**EXERCISE**
From the data below, retype exactly the lines starting with the one that contains "(w[14] >> 10);" and ending with the one that contains "iva = IV[159:128];", both included.
***** DATA FOR THE TASK
Context: an optimization exercise on an open-source flow, tuned for small area, a short achievable clock period and few clock cycles per item. The choices shown serve that exercise and are no tape-out recipe.
In this exercise RTL edits were held to simulation tests only and were not proved equivalent to the original.

===== design.v =====
module sha256_core (
    input  wire         clk,
    input  wire         rst,         
    input  wire         in_valid,
    output wire         in_ready,
    input  wire [31:0]  in_data,     
    input  wire         in_first,    
    input  wire         in_last,     
    output wire         out_valid,
    input  wire         out_ready,
    output wire [255:0] out_digest   
);
    localparam [255:0] IV = 256'h6a09e667bb67ae853c6ef372a54ff53a510e527f9b05688c1f83d9ab5be0cd19;
    reg        run;              
    reg        fin;              
    reg  [5:0] rnd;              
    reg        have0;            
    reg        n_first, n_last;  
    reg        b_first, b_last;  
    reg        ovalid;
    reg [31:0] w [0:15];         
    reg [31:0] a, b, c, d, e, f, g;
    reg [31:0] p;                
    reg [31:0] H0, H1, H2, H3, H4, H5, H6, H7;
    reg [31:0] kt;
    always @(*) begin
        case (rnd)
            6'd0:  kt = 32'h428a2f98; 6'd1:  kt = 32'h71374491;
            6'd2:  kt = 32'hb5c0fbcf; 6'd3:  kt = 32'he9b5dba5;
            6'd4:  kt = 32'h3956c25b; 6'd5:  kt = 32'h59f111f1;
            6'd6:  kt = 32'h923f82a4; 6'd7:  kt = 32'hab1c5ed5;
            6'd8:  kt = 32'hd807aa98; 6'd9:  kt = 32'h12835b01;
            6'd10: kt = 32'h243185be; 6'd11: kt = 32'h550c7dc3;
            6'd12: kt = 32'h72be5d74; 6'd13: kt = 32'h80deb1fe;
            6'd14: kt = 32'h9bdc06a7; 6'd15: kt = 32'hc19bf174;
            6'd16: kt = 32'he49b69c1; 6'd17: kt = 32'hefbe4786;
            6'd18: kt = 32'h0fc19dc6; 6'd19: kt = 32'h240ca1cc;
            6'd20: kt = 32'h2de92c6f; 6'd21: kt = 32'h4a7484aa;
            6'd22: kt = 32'h5cb0a9dc; 6'd23: kt = 32'h76f988da;
            6'd24: kt = 32'h983e5152; 6'd25: kt = 32'ha831c66d;
            6'd26: kt = 32'hb00327c8; 6'd27: kt = 32'hbf597fc7;
            6'd28: kt = 32'hc6e00bf3; 6'd29: kt = 32'hd5a79147;
            6'd30: kt = 32'h06ca6351; 6'd31: kt = 32'h14292967;
            6'd32: kt = 32'h27b70a85; 6'd33: kt = 32'h2e1b2138;
            6'd34: kt = 32'h4d2c6dfc; 6'd35: kt = 32'h53380d13;
            6'd36: kt = 32'h650a7354; 6'd37: kt = 32'h766a0abb;
            6'd38: kt = 32'h81c2c92e; 6'd39: kt = 32'h92722c85;
            6'd40: kt = 32'ha2bfe8a1; 6'd41: kt = 32'ha81a664b;
            6'd42: kt = 32'hc24b8b70; 6'd43: kt = 32'hc76c51a3;
            6'd44: kt = 32'hd192e819; 6'd45: kt = 32'hd6990624;
            6'd46: kt = 32'hf40e3585; 6'd47: kt = 32'h106aa070;
            6'd48: kt = 32'h19a4c116; 6'd49: kt = 32'h1e376c08;
            6'd50: kt = 32'h2748774c; 6'd51: kt = 32'h34b0bcb5;
            6'd52: kt = 32'h391c0cb3; 6'd53: kt = 32'h4ed8aa4a;
            6'd54: kt = 32'h5b9cca4f; 6'd55: kt = 32'h682e6ff3;
            6'd56: kt = 32'h748f82ee; 6'd57: kt = 32'h78a5636f;
            6'd58: kt = 32'h84c87814; 6'd59: kt = 32'h8cc70208;
            6'd60: kt = 32'h90befffa; 6'd61: kt = 32'ha4506ceb;
            6'd62: kt = 32'hbef9a3f7; default: kt = 32'hc67178f2;
        endcase
    end
    wire ld_rnd   = run && (rnd != 6'd0) && (rnd <= 6'd14);    
    wire sch_rnd  = run && (rnd >= 6'd15) && (rnd <= 6'd62);   
    wire r61      = run && (rnd == 6'd62);
    wire r62      = run && (rnd == 6'd63);
    wire r63      = run && (rnd == 6'd0);
    wire win_free = !run || r62 || r63;
    wire take0    = !have0 && win_free;                    
    wire start    = have0 && !run && !fin;                 
    assign in_ready = take0 || start || ld_rnd;
    wire acc      = in_valid && in_ready;
    wire hold61   = ovalid && !out_ready;                  
    wire adv      = run && (ld_rnd ? in_valid : !(r61 && hold61));
    wire go       = (start && in_valid) || adv;            
    wire rot      = (r61 && adv) || r62 || r63 || fin;     
    wire [31:0] S1  = {e[5:0], e[31:6]} ^ {e[10:0], e[31:11]} ^ {e[24:0], e[31:25]};
    wire [31:0] ch  = (e & f) ^ (~e & g);
    wire [31:0] S0  = {a[1:0], a[31:2]} ^ {a[12:0], a[31:13]} ^ {a[21:0], a[31:22]};
    wire [31:0] mj  = (a & b) ^ (a & c) ^ (b & c);
    wire [31:0] x1  = p ^ S1 ^ ch;
    wire [31:0] y1  = {((p & S1) | (p & ch) | (S1 & ch)), 1'b0};
    wire [31:0] x2  = x1 ^ y1 ^ d;
    wire [31:0] y2  = {((x1 & y1) | (x1 & d) | (y1 & d)), 1'b0};
    wire [31:0] x3  = x1 ^ y1 ^ S0;
    wire [31:0] y3  = {((x1 & y1) | (x1 & S0) | (y1 & S0)), 1'b0};
    wire [31:0] x4  = x3 ^ y3 ^ mj;
    wire [31:0] y4  = {((x3 & y3) | (x3 & mj) | (y3 & mj)), 1'b0};
    wire [31:0] e_new = x2 + y2;
    wire [31:0] a_new = x4 + y4;
    wire [31:0] s0  = {w[1][6:0], w[1][31:7]} ^ {w[1][17:0], w[1][31:18]} ^ (w[1] >> 3);
    wire [31:0] s1  = {w[14][16:0], w[14][31:17]} ^ {w[14][18:0], w[14][31:19]} ^ (w[14] >> 10);
    wire [31:0] u1  = s1 ^ w[9] ^ s0;
    wire [31:0] v1  = {((s1 & w[9]) | (s1 & s0) | (w[9] & s0)), 1'b0};
    wire [31:0] u2  = u1 ^ v1 ^ w[0];
    wire [31:0] v2  = {((u1 & v1) | (u1 & w[0]) | (v1 & w[0])), 1'b0};
    wire [31:0] w_new = u2 + v2;
    wire [31:0] w_in  = acc ? in_data : w_new;
    wire        w_sh  = acc || (sch_rnd && adv);
    wire [31:0] hsel = start ? (n_first ? IV[31:0] : H7) : g;
    wire [31:0] pw   = w[15];
    wire [31:0] px   = hsel ^ kt ^ pw;
    wire [31:0] py   = {((hsel & kt) | (hsel & pw) | (kt & pw)), 1'b0};
    wire [31:0] p_new = px + py;
    reg [31:0] iva, ive;
    always @(*) begin
        case ({fin, rnd})
            7'd62:   begin iva = IV[159:128]; ive = IV[31:0];  end    
            7'd63:   begin iva = IV[191:160]; ive = IV[63:32]; end    
            7'd0:    begin iva = IV[223:192]; ive = IV[95:64]; end    
            default: begin iva = IV[255:224]; ive = IV[127:96]; end   
        endcase
    end
    wire [31:0] sum_a = (b_first ? iva : H3) + a;
    wire [31:0] sum_e = (b_first ? ive : H7) + e;
    assign out_valid  = ovalid;
    assign out_digest = {H0, H1, H2, H3, H4, H5, H6, H7};
    integer i;
    always @(posedge clk) begin
        if (rst) begin
            run    <= 1'b0;
            fin    <= 1'b0;
            rnd    <= 6'd0;
            have0  <= 1'b0;
            ovalid <= 1'b0;
        end else begin
            if (acc && take0) begin
                have0   <= 1'b1;
                n_first <= in_first;
                n_last  <= in_last;
            end
            fin <= r63;
            if (start && in_valid) begin
                have0   <= 1'b0;
                run     <= 1'b1;
                rnd     <= 6'd1;
                b_first <= n_first;
                b_last  <= n_last;
            end else if (adv) begin
                if (r63)
                    run <= 1'b0;
                else
                    rnd <= rnd + 6'd1;
            end
            if (fin && b_last)
                ovalid <= 1'b1;
            else if (ovalid && out_ready)
                ovalid <= 1'b0;
        end
        if (w_sh) begin
            for (i = 0; i < 15; i = i + 1)
                w[i] <= w[i + 1];
            w[15] <= w_in;
        end
        if (go) begin
            if (start) begin
                a <= n_first ? IV[255:224] : H0;
                b <= n_first ? IV[223:192] : H1;
                c <= n_first ? IV[191:160] : H2;
                d <= n_first ? IV[159:128] : H3;
                e <= n_first ? IV[127:96]  : H4;
                f <= n_first ? IV[95:64]   : H5;
                g <= n_first ? IV[63:32]   : H6;
            end else begin
                a <= a_new; b <= a; c <= b; d <= c;
                e <= e_new; f <= e; g <= f;
            end
            p <= p_new;
        end
        if (rot) begin
            H0 <= sum_a; H1 <= H0; H2 <= H1; H3 <= H2;
            H4 <= sum_e; H5 <= H4; H6 <= H5; H7 <= H6;
        end
    end
endmodule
**********
**TASK ANSWER**
    wire [31:0] s1  = {w[14][16:0], w[14][31:17]} ^ {w[14][18:0], w[14][31:19]} ^ (w[14] >> 10);
    wire [31:0] u1  = s1 ^ w[9] ^ s0;
    wire [31:0] v1  = {((s1 & w[9]) | (s1 & s0) | (w[9] & s0)), 1'b0};
    wire [31:0] u2  = u1 ^ v1 ^ w[0];
    wire [31:0] v2  = {((u1 & v1) | (u1 & w[0]) | (v1 & w[0])), 1'b0};
    wire [31:0] w_new = u2 + v2;
    wire [31:0] w_in  = acc ? in_data : w_new;
    wire        w_sh  = acc || (sch_rnd && adv);
    wire [31:0] hsel = start ? (n_first ? IV[31:0] : H7) : g;
    wire [31:0] pw   = w[15];
    wire [31:0] px   = hsel ^ kt ^ pw;
    wire [31:0] py   = {((hsel & kt) | (hsel & pw) | (kt & pw)), 1'b0};
    wire [31:0] p_new = px + py;
    reg [31:0] iva, ive;
    always @(*) begin
        case ({fin, rnd})
            7'd62:   begin iva = IV[159:128]; ive = IV[31:0];  end    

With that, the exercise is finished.